- Language: English
- Subject(s): World War I
- Publisher: The Times, London; The New York Times; and other papers
- Publication date: 2 September 1914

Full text
- For all we have and are at Wikisource

= For All We Have And Are =

1914 poem by Rudyard Kipling

"For All We Have And Are" is a 1914 poem by Rudyard Kipling in response to German war crimes during the First World War.

The poem was published in The Times of London and The New York Times on 2 September 1914, after the German invasion of Belgium the month before. Atrocities against Belgian civilians were attracted international notoriety and anger, particularly the Sack of Louvain.

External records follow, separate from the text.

This is an optimization exercise on Yosys and OpenROAD, whose aim is small area, not a production implementation. Only simulation tests tie the RTL to the original design; equivalence was not proved. Power is estimated from default activity; no workload was simulated.

Design wr2_mfd, start of the top module:
module wr2_mfd #(
    parameter [63:0] P_SHORT_DELAY_US   = 64'd250,
    parameter [63:0] P_LONG_DELAY_US    = 64'd500,
    parameter [7:0]  P_HEADER_THRESHOLD = 8'd8,
    parameter [7:0]  P_SHORT_SIG        = 8'h45,
    parameter [7:0]  P_LONG_SIG         = 8'hA1,
    parameter [7:0]  P_CHK_MASK_SEED    = 8'h64,
    parameter [7:0]  P_CHK_ACC_SEED     = 8'h5E,
    parameter [7:0]  P_CHK_TAP          = 8'h18,
    parameter [7:0]  P_HUM_MAX          = 8'd100,
    parameter [7:0]  P_CRC_SEED         = 8'hC0,
    parameter [7:0]  P_CRC_POLY_REFL    = 8'h8C
) (
    input  wire        clk,
    input  wire        rst,
    input  wire        rx,
    input  wire [63:0] now_us,
    input  wire        bus_req,
    input  wire        bus_we,
    input  wire [5:0]  bus_addr,
    input  wire [2:0]  bus_size,
    input  wire [31:0] bus_wdata,
    output reg  [31:0] bus_rdata,
    output wire        bus_err,
    output wire        done
);
    localparam [2:0] ST_IDLE = 3'd0, ST_SEARCH = 3'd1, ST_RECV = 3'd2,
                     ST_DECODE = 3'd3, ST_DONE = 3'd4;
    localparam [1:0] PH_LEVEL = 2'd0, PH_SHORT = 2'd1, PH_LONG = 2'd2;
    localparam [2:0] RK_NONE = 3'd0, RK_THERMO = 3'd1, RK_WEATHER = 3'd2,
                     RK_TIMEOUT = 3'd4, RK_MISUSE = 3'd5;
    localparam [3:0] OP_NOP = 4'h0, OP_START = 4'h1, OP_DECODE = 4'h2,
                     OP_SNAP = 4'h3, OP_REINIT = 4'h4;
    localparam [7:0] MASK_PRE = 8'h7F;
    reg [31:0] deadline_reg;
    reg        cfg_valid, acc_short, acc_long, pol;
    reg [31:0] dl_ms;
    reg [2:0]  state;
    reg [2:0]  res_kind;
    reg [1:0]  misuse_cause;
    reg        cmd_rej;
    reg [63:0] t_call;          
    reg        dl_past;         
    reg [31:0] cnt_h, cnt_s, cnt_l;
    reg [31:0] snap_h, snap_s, snap_l;
  ...
export LEC_CHECK = 0
export CAP_MARGIN = 20
export CORE_MARGIN = 2
export CORE_UTILIZATION = 40
export CTS_BUF_LIST = sky130_fd_sc_hd__clkbuf_8
export CTS_CLUSTER_DIAMETER = 50
export CTS_CLUSTER_SIZE = 14
export PLACE_DENSITY = 0.6
export SLEW_MARGIN = 20
create_clock -name core_clock -period 20.0 [get_ports {clk}]
standard.sh (not shown) runs the stock make flow with config.mk's settings and CLKGATE_MAP_FILE= SYNTH_SCRIPT=/design/flow/synth_recipe.tcl, a recipe that flattens the netlist after the stock synthesis.
==> flow/flow/run.sh <==
#!/bin/bash
set -uo pipefail
export BUFFER_PORTS_ARGS="-buffer_cell sky130_fd_sc_hd__buf_1"
bash standard.sh finish > standard_flow.log 2>&1
Edit:
==> flow/flow/run.sh (replaced) <==
#!/bin/bash
set -uo pipefail
here=$(pwd)
mkdir -p "$here/scripts_abc"
for f in "$FLOW_HOME"/scripts/*; do ln -sf "$f" "$here/scripts_abc/"; done
rm -f "$here/scripts_abc/abc_speed.script"
cp "$here/flow/abc_map.script" "$here/scripts_abc/abc_speed.script"
export BUFFER_PORTS_ARGS="-buffer_cell sky130_fd_sc_hd__buf_1"
export CTS_ARGS="-sink_clustering_enable -repair_clock_nets -buf_list sky130_fd_sc_hd__clkbuf_4 -sink_clustering_size 8 -sink_clustering_max_diameter 50 -dont_use_dummy_load"
bash standard.sh SCRIPTS_DIR="$here/scripts_abc" finish > standard_flow.log 2>&1
==> flow/flow/abc_map.script (new file) <==
&get -n
&st
&syn2
&dch
&nf
&st
&syn2
&dch
&nf
&st
&syn2
&dch
&nf
&st
&syn2
&dch
&nf
&st
&syn2
&dch
&nf
&st
&dch
&nf
&put
CORE_UTILIZATION = 60   (was 40)
CTS_BUF_LIST = sky130_fd_sc_hd__clkbuf_4   (was sky130_fd_sc_hd__clkbuf_8)
CTS_CLUSTER_SIZE = 8   (was 14)
PLACE_DENSITY = 0.75   (was 0.6)
After rerunning: Die area came out lower by 35%; design area came out lower by 5.8%; worst setup slack loses 0.11 ns; first-iteration DRC count came out higher by 19%; critical path depth came out lower by 2; routed wire length came out lower by 4.1%; count of clock-buffer cells in the layout came out higher by 10; via count came out higher by 3.4%; final cell count came out lower by 9.2%; worst hold slack loses 0.026 ns; area after synthesis came out lower by 2.9%.
Edit:
==> flow/flow/run.sh (replaced) <==
#!/bin/bash
set -uo pipefail
export BUFFER_PORTS_ARGS="-buffer_cell sky130_fd_sc_hd__buf_1"
export CTS_ARGS="-sink_clustering_enable -repair_clock_nets -buf_list sky130_fd_sc_hd__clkbuf_4 -sink_clustering_size 8 -sink_clustering_max_diameter 50 -dont_use_dummy_load"
bash standard.sh finish > standard_flow.log 2>&1
CORE_UTILIZATION = 40   (was 60)
PLACE_DENSITY = 0.6   (was 0.75)
removed: flow/flow/abc_map.script
After rerunning: The new run passed the timing, DRC and antenna checks; via count fell by a few percent; non-clock buffer count rose by 2; design area rose by a few percent; register-to-register slack gains 0.18 ns; maximum frequency increases slightly; setup slack improved by 0.18 ns; routed wire length went up by a few percent.
Edit:
==> flow/flow/run.sh (replaced) <==
#!/bin/bash
set -uo pipefail
export BUFFER_PORTS_ARGS="-buffer_cell sky130_fd_sc_hd__buf_1"
bash standard.sh finish > standard_flow.log 2>&1
The changed run passed the timing, DRC and antenna checks.
Via count is about the same.
Routed wire length climbs by 0.49%.
Final area climbs by 1.8%.
Sequential power hardly moves.
Non-clock buffer count is unchanged.
First-iteration DRC count climbs by 13%.
Power grows by 11%.
Core utilization rose by 0.81 points.
Worst setup slack degrades by 0.024 ns.
Edit:
==> flow/flow/run.sh (replaced) <==
#!/bin/bash
set -uo pipefail
here=$(pwd)
mkdir -p "$here/scripts_abc"
for f in "$FLOW_HOME"/scripts/*; do ln -sf "$f" "$here/scripts_abc/"; done
rm -f "$here/scripts_abc/abc_speed.script"
cp "$here/flow/abc_map.script" "$here/scripts_abc/abc_speed.script"
export BUFFER_PORTS_ARGS="-buffer_cell sky130_fd_sc_hd__buf_1"
export CTS_ARGS="-sink_clustering_enable -repair_clock_nets -buf_list sky130_fd_sc_hd__clkbuf_4 -sink_clustering_size 8 -sink_clustering_max_diameter 50 -dont_use_dummy_load"
bash standard.sh SCRIPTS_DIR="$here/scripts_abc" finish > standard_flow.log 2>&1
==> flow/flow/abc_map.script (new file) <==
&get -n
&st
&dch
&nf
&st
&syn2
&dch
&nf
&st
&dch
&nf
&put
buffer -c
topo
stime -c
upsize -c
dnsize -c
CORE_UTILIZATION = 60   (was 40)
PLACE_DENSITY = 0.75   (was 0.6)
=> The new run finished with timing, DRC and antenna clean. Core utilization went up by 20 points. Clock-buffer cell count drops by 45. Clock power came out lower by 27%. Combinational power increases by 36%.
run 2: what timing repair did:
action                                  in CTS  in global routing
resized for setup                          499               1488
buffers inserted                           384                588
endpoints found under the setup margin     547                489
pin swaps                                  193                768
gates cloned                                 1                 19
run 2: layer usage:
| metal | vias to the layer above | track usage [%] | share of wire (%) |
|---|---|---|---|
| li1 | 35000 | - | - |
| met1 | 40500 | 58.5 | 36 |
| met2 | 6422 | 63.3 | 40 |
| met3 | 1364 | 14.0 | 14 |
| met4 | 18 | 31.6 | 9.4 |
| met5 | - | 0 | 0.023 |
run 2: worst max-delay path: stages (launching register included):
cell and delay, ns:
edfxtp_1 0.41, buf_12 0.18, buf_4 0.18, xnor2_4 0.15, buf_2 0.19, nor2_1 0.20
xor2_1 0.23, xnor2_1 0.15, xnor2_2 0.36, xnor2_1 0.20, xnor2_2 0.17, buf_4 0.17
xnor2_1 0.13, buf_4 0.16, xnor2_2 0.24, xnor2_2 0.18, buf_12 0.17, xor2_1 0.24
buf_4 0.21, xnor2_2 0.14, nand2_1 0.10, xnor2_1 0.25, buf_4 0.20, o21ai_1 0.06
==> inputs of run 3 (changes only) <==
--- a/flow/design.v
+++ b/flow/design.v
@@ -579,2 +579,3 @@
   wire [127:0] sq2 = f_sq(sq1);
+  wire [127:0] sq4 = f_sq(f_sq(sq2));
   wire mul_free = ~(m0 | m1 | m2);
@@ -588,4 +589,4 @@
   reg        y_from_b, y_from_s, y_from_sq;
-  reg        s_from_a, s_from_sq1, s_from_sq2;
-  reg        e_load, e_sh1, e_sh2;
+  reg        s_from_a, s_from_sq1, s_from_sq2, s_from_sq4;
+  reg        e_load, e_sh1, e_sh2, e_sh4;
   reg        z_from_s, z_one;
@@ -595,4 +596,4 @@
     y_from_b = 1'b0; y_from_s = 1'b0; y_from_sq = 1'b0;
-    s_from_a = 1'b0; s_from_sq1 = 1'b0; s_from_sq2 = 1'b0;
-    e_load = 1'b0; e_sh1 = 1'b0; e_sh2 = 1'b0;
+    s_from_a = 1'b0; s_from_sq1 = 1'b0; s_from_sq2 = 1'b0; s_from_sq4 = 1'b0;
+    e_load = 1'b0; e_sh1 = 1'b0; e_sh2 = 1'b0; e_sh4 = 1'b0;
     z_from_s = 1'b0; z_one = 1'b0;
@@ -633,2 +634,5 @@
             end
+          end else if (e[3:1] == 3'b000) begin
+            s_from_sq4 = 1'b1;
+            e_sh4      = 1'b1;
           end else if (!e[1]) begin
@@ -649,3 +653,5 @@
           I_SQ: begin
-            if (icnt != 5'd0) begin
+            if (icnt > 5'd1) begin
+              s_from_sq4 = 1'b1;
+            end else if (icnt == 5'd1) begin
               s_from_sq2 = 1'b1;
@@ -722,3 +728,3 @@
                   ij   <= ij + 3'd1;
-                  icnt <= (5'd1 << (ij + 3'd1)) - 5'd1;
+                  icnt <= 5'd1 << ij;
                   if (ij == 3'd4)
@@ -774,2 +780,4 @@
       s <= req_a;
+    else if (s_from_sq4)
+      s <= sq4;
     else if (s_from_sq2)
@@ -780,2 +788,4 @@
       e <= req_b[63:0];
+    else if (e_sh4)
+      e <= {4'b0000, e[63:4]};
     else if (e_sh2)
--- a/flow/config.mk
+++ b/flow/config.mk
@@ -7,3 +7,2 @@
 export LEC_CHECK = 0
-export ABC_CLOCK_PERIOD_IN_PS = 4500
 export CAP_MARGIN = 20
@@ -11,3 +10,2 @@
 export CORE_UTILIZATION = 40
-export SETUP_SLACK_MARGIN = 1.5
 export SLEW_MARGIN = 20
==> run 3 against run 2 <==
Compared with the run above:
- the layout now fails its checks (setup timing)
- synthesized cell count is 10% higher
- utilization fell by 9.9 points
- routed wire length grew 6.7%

Kipling in particular was very affected by the war, and his son had disappeared in 1915 during the Battle of Loos. Kipling was a war hawk and a staunch supporter of the Allies, whom he viewed as standing in the way of the German forces. According to scholar Irene de Angelis "Kipling equated Germany’s policy of Schreklichkeit in Belgium with the collapse of civilization." His poem was intended to serve as a call to arms against Germany.

The poem popularized the usage of the term "Hun" to describe the Germans. His use of the word was a remark on a patriotic speech by Wilhelm II that compared the German tradition to that of the Huns. 1914-1918-online described the word as an example of British propaganda during World War I, and has regularly been given as an example of anti-German sentiment. Some critics, such as Kingsley Amis, have defended Kipling, arguing that "“the Hun” is a metaphor for “the barbarian, the enemy of decent values”, and “the gate” is not that of England and the Empire, but that of civilisation."

"What stands if Freedom fall? / Who dies if England live?" was also popularized. The Indian Ministry of Defence quoted the words in a 2022 tweet in honour of the Indian army.